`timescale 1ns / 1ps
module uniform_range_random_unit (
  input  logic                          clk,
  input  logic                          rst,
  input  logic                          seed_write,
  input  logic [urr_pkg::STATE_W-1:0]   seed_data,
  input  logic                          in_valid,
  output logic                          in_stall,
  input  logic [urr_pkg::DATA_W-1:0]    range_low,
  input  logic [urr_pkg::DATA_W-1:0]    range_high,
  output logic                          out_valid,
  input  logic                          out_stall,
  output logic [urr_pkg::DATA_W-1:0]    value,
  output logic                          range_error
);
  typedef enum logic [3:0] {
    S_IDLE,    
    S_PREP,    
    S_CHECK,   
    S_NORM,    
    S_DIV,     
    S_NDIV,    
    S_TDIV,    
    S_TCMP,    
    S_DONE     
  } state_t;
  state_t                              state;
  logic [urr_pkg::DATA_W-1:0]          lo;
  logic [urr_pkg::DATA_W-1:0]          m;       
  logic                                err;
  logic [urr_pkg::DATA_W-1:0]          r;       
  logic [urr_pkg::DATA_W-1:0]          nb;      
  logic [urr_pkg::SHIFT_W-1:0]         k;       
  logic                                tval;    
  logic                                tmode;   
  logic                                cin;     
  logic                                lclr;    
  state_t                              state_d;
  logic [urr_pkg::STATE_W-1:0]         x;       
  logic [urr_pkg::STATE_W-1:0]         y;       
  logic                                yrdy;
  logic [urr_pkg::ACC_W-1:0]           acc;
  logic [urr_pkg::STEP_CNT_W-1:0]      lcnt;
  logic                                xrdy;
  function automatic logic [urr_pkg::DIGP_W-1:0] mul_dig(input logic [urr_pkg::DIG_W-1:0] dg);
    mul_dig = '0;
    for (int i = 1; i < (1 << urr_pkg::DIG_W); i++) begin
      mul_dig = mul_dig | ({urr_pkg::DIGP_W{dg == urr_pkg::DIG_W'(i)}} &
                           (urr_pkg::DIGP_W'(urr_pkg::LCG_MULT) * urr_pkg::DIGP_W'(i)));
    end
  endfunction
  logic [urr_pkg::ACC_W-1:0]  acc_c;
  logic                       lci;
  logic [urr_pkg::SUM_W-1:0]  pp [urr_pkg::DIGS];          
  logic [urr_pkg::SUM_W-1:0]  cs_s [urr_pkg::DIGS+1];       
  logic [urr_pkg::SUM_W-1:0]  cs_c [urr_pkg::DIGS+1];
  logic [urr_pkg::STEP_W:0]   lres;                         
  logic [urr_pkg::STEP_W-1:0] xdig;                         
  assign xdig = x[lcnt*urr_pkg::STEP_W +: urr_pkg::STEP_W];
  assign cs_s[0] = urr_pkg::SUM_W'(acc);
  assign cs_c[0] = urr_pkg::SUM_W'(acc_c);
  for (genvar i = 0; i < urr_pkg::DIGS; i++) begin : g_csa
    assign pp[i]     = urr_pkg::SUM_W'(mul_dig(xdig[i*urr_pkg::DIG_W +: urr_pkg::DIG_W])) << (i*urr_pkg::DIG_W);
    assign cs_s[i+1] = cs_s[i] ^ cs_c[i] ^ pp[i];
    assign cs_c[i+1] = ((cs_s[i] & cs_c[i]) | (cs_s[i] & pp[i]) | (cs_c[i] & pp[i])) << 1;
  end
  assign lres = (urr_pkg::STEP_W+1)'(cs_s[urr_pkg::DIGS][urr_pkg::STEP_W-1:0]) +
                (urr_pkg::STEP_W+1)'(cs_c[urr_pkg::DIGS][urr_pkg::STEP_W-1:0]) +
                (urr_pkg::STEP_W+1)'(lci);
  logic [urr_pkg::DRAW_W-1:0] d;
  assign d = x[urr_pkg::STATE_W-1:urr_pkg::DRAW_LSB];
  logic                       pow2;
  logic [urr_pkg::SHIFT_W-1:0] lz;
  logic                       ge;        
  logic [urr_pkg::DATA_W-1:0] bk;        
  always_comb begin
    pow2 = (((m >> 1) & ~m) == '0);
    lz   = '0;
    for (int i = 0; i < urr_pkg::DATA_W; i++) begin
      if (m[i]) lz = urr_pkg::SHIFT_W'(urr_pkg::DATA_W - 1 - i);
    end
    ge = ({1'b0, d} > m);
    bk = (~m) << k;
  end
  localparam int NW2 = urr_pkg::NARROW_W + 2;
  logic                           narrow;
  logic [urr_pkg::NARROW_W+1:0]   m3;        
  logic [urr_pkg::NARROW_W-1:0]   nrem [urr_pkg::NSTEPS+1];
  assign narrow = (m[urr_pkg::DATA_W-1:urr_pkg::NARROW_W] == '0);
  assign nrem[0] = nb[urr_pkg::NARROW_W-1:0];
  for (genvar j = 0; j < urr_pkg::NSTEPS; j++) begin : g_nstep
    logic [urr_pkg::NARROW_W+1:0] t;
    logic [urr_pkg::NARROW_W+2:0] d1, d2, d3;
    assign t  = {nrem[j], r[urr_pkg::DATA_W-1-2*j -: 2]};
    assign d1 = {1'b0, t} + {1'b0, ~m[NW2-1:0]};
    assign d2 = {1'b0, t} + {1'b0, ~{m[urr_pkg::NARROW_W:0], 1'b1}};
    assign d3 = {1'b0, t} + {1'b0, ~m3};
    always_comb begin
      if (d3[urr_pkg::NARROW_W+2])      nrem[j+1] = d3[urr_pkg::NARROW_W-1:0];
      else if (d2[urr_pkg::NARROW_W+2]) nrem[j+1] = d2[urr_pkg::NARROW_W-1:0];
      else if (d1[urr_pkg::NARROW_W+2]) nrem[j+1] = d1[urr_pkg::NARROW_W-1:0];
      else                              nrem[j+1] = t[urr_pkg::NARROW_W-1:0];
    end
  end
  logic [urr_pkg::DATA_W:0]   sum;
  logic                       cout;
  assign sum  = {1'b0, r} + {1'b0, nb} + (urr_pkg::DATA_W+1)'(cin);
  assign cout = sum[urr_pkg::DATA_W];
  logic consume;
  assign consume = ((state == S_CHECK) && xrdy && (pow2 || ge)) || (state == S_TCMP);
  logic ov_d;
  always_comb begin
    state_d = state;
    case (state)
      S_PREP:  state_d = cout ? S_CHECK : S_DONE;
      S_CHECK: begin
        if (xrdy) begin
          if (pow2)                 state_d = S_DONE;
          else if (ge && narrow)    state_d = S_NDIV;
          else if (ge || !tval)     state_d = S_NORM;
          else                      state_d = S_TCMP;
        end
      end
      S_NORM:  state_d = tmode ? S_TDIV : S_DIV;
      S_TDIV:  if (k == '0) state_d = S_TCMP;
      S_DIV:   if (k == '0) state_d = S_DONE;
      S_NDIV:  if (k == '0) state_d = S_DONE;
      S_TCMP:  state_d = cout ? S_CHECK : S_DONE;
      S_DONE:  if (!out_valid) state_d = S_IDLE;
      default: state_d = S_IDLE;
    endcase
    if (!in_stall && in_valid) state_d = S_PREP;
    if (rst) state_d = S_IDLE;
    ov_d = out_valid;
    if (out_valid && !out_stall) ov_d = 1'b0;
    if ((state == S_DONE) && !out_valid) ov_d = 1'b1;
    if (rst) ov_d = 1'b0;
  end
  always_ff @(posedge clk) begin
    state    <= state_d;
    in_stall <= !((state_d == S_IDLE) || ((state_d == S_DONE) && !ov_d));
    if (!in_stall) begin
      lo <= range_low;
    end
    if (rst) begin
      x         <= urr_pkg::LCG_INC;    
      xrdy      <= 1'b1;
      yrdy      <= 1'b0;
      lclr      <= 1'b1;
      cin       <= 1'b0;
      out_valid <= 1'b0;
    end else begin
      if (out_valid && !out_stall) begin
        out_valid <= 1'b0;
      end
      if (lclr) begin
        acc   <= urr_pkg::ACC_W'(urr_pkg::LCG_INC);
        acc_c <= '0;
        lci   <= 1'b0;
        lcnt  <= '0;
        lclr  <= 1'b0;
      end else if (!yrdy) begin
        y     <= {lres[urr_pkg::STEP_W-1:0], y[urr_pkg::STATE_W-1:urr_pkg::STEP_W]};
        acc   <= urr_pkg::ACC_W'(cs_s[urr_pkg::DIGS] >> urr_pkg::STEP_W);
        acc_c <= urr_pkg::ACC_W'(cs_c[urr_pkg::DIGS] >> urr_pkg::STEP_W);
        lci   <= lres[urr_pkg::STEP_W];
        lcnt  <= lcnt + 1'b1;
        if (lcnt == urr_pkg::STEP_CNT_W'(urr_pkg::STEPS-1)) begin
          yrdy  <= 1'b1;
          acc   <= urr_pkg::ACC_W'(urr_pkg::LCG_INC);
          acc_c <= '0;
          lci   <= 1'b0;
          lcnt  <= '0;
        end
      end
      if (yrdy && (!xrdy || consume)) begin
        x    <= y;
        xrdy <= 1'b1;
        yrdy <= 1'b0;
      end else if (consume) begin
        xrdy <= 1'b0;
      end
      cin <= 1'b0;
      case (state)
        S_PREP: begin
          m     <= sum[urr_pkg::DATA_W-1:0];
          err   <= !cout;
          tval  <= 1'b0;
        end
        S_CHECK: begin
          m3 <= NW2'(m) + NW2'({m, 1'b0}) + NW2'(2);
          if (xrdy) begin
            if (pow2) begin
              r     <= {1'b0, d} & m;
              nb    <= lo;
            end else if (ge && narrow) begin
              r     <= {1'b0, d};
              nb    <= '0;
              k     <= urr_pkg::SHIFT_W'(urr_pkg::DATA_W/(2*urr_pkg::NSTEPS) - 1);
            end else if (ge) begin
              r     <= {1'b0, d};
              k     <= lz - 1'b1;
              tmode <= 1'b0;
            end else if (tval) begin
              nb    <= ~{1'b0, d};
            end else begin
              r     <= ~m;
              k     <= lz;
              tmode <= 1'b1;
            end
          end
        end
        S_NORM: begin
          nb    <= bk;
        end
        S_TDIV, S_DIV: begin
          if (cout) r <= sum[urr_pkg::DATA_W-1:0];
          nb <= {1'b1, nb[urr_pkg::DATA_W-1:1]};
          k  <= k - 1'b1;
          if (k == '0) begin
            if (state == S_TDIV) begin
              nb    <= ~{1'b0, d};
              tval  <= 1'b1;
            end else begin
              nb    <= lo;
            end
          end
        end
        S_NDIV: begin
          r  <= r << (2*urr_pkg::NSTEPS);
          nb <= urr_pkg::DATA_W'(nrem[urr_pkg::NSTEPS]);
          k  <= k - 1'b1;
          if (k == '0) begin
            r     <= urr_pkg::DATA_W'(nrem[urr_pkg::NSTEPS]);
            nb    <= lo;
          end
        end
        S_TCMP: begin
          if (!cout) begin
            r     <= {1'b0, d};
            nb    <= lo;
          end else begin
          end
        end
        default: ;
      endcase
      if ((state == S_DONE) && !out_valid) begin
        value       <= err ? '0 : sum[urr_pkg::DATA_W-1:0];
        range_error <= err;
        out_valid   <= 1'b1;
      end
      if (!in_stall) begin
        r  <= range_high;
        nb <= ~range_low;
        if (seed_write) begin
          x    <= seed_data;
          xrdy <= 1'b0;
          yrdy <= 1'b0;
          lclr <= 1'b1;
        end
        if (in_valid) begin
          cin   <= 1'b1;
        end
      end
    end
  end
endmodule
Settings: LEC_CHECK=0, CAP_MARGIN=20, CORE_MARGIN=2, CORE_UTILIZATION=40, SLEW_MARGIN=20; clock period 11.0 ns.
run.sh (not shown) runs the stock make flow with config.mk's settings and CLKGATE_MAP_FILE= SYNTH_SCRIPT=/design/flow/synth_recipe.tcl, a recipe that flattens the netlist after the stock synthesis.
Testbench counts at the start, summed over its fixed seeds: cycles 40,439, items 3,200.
This is an optimization exercise on Yosys and OpenROAD, whose aim is small area, a short achievable clock period and few clock cycles, not a production implementation. Function was checked by simulation only, so behaviour that the tests miss may differ from the original. No activity file was given, so power comes from the tool's default toggle rates.

## try-tundra
## ttt_main
module ttt_main (
    input  logic                                reset,
    input  logic                                clock_fast,
    output logic [2:0]                          stage,
    input  logic [4-1:0]        processor_id_in,
    output logic [4-1:0]        processor_id_out,
    input  logic [4-1:0]     good_tokens_in,
    input  logic [4-1:0]     bad_tokens_in,
    output logic [1:0]                          token_startstop,
    output logic                                output_valid,
    input  logic [4:0]                          instruction,
    input  logic [6-1:0]        connection_id_in,
    input  logic [8-1:0]           prog_data
);
Settings: LEC_CHECK=0, ABC_CLOCK_PERIOD_IN_PS=3000, CAP_MARGIN=30, CORE_MARGIN=2, CORE_UTILIZATION=40, CTS_BUF_LIST=sky130_fd_sc_hd__clkbuf_16, CTS_CLUSTER_DIAMETER=70, CTS_CLUSTER_SIZE=25, SETUP_SLACK_MARGIN=3.45, SLEW_MARGIN=20; clock period 6.5 ns.
run.sh (not shown) runs the stock make flow with config.mk's settings and CLKGATE_MAP_FILE= SYNTH_SCRIPT=/design/flow/synth_recipe.tcl, a recipe that flattens the netlist after the stock synthesis.
Testbench counts of try-tundra, summed over its fixed seeds: cycles 4,393.
[inputs] try-umber vs try-tundra
Settings: SETUP_SLACK_MARGIN changed from 3.45 to 3.3; CORE_UTILIZATION changed from 40 to 50.
Findings:
Between try-tundra and try-umber, the total routed wirelength figures differ only marginally.
try-umber ran to completion and came out clean on the timing, design-rule and antenna checks.
On post-placement setup slack, the lower figure sits with try-tundra, not try-umber.
From try-umber to try-tundra, number of design rule violations left after detail routing did not move at all.
Going from try-tundra to try-umber, number of sequential storage elements about even; worst max-slew margin expressed relative to the limit has increased; number of cells on the critical path down 3.
Input-level comparison between try-quartz and try-umber:
Settings: swapping 70 for 60 in CTS_CLUSTER_DIAMETER; swapping 3.3 for 3.6 in SETUP_SLACK_MARGIN; swapping 50 for 40 in CORE_UTILIZATION; swapping 25 for 20 in CTS_CLUSTER_SIZE.
Findings:
Comparing try-umber and try-quartz, the higher total power of the final layout was measured on try-quartz. Proportion of power drawn by combinational gates, try-umber and try-quartz: smaller value in try-quartz. Number of gates on the worst path with buffers counted in try-quartz is 4 higher than in try-umber. Compared try-quartz vs try-umber, and number of resized instances in the post-cts repair step is up in try-quartz. Compared with try-umber, count of clock-buffer cells in the layout in try-quartz increased by more than a quarter. Worst setup slack for try-quartz: 130 ps up relative to try-umber. Die: try-quartz bigger than try-umber.


wip/pepper:
Starting RTL as in the previous note.
==> flow/config.mk <==
export PLATFORM = sky130hd
export DESIGN_NAME = ttt_main
export DESIGN_NICKNAME = ttt_main
export VERILOG_FILES = /design/flow/design.v
export SDC_FILE = /design/flow/constraint.sdc
export NUM_CORES = 4
export LEC_CHECK = 0
export ABC_CLOCK_PERIOD_IN_PS = 3000
export CAP_MARGIN = 30
export CORE_MARGIN = 2
export CORE_UTILIZATION = 40
export CTS_BUF_LIST = sky130_fd_sc_hd__clkbuf_16
export CTS_CLUSTER_DIAMETER = 60
export CTS_CLUSTER_SIZE = 20
export SETUP_SLACK_MARGIN = 3.0
export SLEW_MARGIN = 20
==> flow/constraint.sdc <==
create_clock -name core_clock -period 6.5 [get_ports {clock_fast}]
set_input_delay 1.3000 -clock core_clock [delete_from_list [all_inputs] [get_ports {clock_fast}]]
set_output_delay 1.3000 -clock core_clock [all_outputs]
set_load 0.01 [all_outputs]
No stage failed in wip/pepper, and the final checks on the layout all came back clean.
Testbench counts of wip/pepper, summed over its fixed seeds: cycles 4,393.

### Assigned task
Go through the records above and, whenever a line includes the word "genvar", copy it.

### Written response
  for (genvar i = 0; i < urr_pkg::DIGS; i++) begin : g_csa
  for (genvar j = 0; j < urr_pkg::NSTEPS; j++) begin : g_nstep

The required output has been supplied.